2. (a) If the Adviser deems that the Company’s participation in the Potential Co-Investment Transaction is appropriate, then such investment will be made pursuant to the Relative Allocation Percentages and Procedures, unless the Adviser determines that investment pursuant to the Relative Allocation Percentages and Procedures is not appropriate for that investment. The Relative Allocation Percentages and Procedures will be determined by both the full Board and the Eligible Directors in advance and will be based upon an equal allocation of a Co-Investment Allocation between the Company, on the one hand, and the Co-Investment Affiliates, on the other hand, subject to the Allocation Factors and the Allocation Process. The Relative Allocation Percentages and Procedures will be approved each quarter, or as necessary or appropriate, between quarters, by both the full Board and the Required Majority, and may be adjusted, for subsequent transactions, by the Board and the Required Majority in their sole discretion for any reason, including, among other things, changes in the Available Capital of the Company vis-à-vis the Available Capital of the Co-Investment Affiliates.

 

   (b) If the Adviser deems that the Company’s participation in the Potential Co-Investment Transaction is appropriate, but that investment pursuant to the Relative Allocation Percentages and Procedures is not appropriate, then the Adviser will recommend an appropriate level of investment for the Company and the Co-Investment Affiliates. The Adviser will distribute written information concerning the Potential Co-Investment Transaction, including the amount proposed to be invested by the Co-Investment Affiliates, to the Eligible Directors for their consideration.

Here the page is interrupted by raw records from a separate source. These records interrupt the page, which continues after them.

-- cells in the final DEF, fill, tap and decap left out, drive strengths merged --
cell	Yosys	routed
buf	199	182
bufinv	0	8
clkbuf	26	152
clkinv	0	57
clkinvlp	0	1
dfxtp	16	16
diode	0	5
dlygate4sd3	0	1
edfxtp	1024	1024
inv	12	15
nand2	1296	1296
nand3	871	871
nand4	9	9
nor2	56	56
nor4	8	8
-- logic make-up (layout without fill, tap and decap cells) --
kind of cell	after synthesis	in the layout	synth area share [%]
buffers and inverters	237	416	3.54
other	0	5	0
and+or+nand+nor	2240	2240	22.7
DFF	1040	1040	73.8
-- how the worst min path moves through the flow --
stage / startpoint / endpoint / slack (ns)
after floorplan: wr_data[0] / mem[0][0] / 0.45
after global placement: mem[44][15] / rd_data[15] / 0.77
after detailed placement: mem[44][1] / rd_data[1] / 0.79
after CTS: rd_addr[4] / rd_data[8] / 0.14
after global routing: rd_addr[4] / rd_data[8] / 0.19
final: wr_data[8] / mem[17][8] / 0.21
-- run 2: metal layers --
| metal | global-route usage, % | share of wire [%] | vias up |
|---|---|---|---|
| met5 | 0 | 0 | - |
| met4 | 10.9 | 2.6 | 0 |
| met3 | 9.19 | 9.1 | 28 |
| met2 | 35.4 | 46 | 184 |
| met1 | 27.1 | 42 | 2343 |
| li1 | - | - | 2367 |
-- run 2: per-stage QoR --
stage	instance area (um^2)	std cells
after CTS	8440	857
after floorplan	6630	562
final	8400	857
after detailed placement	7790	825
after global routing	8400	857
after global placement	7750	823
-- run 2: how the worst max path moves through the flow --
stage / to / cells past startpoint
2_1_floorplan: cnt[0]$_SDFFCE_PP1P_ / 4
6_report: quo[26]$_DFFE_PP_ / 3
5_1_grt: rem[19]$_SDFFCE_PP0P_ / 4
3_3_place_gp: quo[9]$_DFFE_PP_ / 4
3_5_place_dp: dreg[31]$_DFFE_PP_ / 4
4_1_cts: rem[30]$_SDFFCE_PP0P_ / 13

Outside of the Relative Allocation Percentages and Procedures, the Company will co-invest with the Co-Investment Affiliates only if, prior to the Company's and the Co-Investment Affiliates’ participation in the Potential Co-Investment Transaction, a Required Majority concludes that:

 

12
 

 

(i) the terms of the transaction, including the consideration to be paid, are reasonable and fair to the Company and its stockholders and do not involve overreaching of the Company or its stockholders on the part of any person concerned;

 

(ii) the transaction is consistent with

 

(A) the interests of the stockholders of the Company; and

 

(B) the Company's then-current Objectives and Strategies;9

 

(iii)     the investment by the Co-Investment Affiliates would not disadvantage the Company, and participation by the Company is not on a basis different from or less advantageous than that of the Co-Investment Affiliates; provided, that if the Co-Investment Affiliates, but not the Company, gain the right to nominate a director for election to a portfolio company's board of directors or the right to have a board observer or any similar right to participate in the governance or management of the portfolio company, such event shall not be interpreted to prohibit the Required Majority from reaching the conclusions required by this condition (2)(b)(iii), if

 

(A) the Eligible Directors shall have the right to ratify the selection of such director or board observer, if any,

 

(B) the Adviser agrees to, and does, provide periodic reports to the Board with respect to the actions of such director or the information received by such board observer or obtained through the exercise of any similar right to participate in the governance or management of the portfolio company; and

 

(C) any fees or other compensation that any Co-Investment Affiliate or any affiliated person of any Co-Investment Affiliate receives in connection with the right of the Co-Investment Affiliates to nominate a director or appoint a board observer or otherwise to participate in the governance or management of the portfolio company will be shared proportionately among the participating Co-Investment Affiliates (who may, in turn, share their portion with their affiliated persons) and the Company in accordance with the amount of each party’s investment; and;

 

(iv) the proposed investment by the Company will not benefit the Adviser, any Co-Investment Affiliate, or any affiliated person of any of them, other than the participating Co-Investment Affiliates, except (A) to the extent permitted by condition 12; (B) to the extent permitted by section 17(e) or 57(k); (C) indirectly, as a result of an interest in securities issued by the Co-Investment Affiliates or the Company; or (D) in the case of fees or other compensation described in condition 2(b)(iii)(C).10

 

 

 

9 “Objectives and Strategies” means the Company’s investment objectives and strategies, as described in the Company’s registration statement on Form N-2, other filings the Company has made with the Commission under the 1933 Act or under 1934 Act, and the Company’s reports to stockholders.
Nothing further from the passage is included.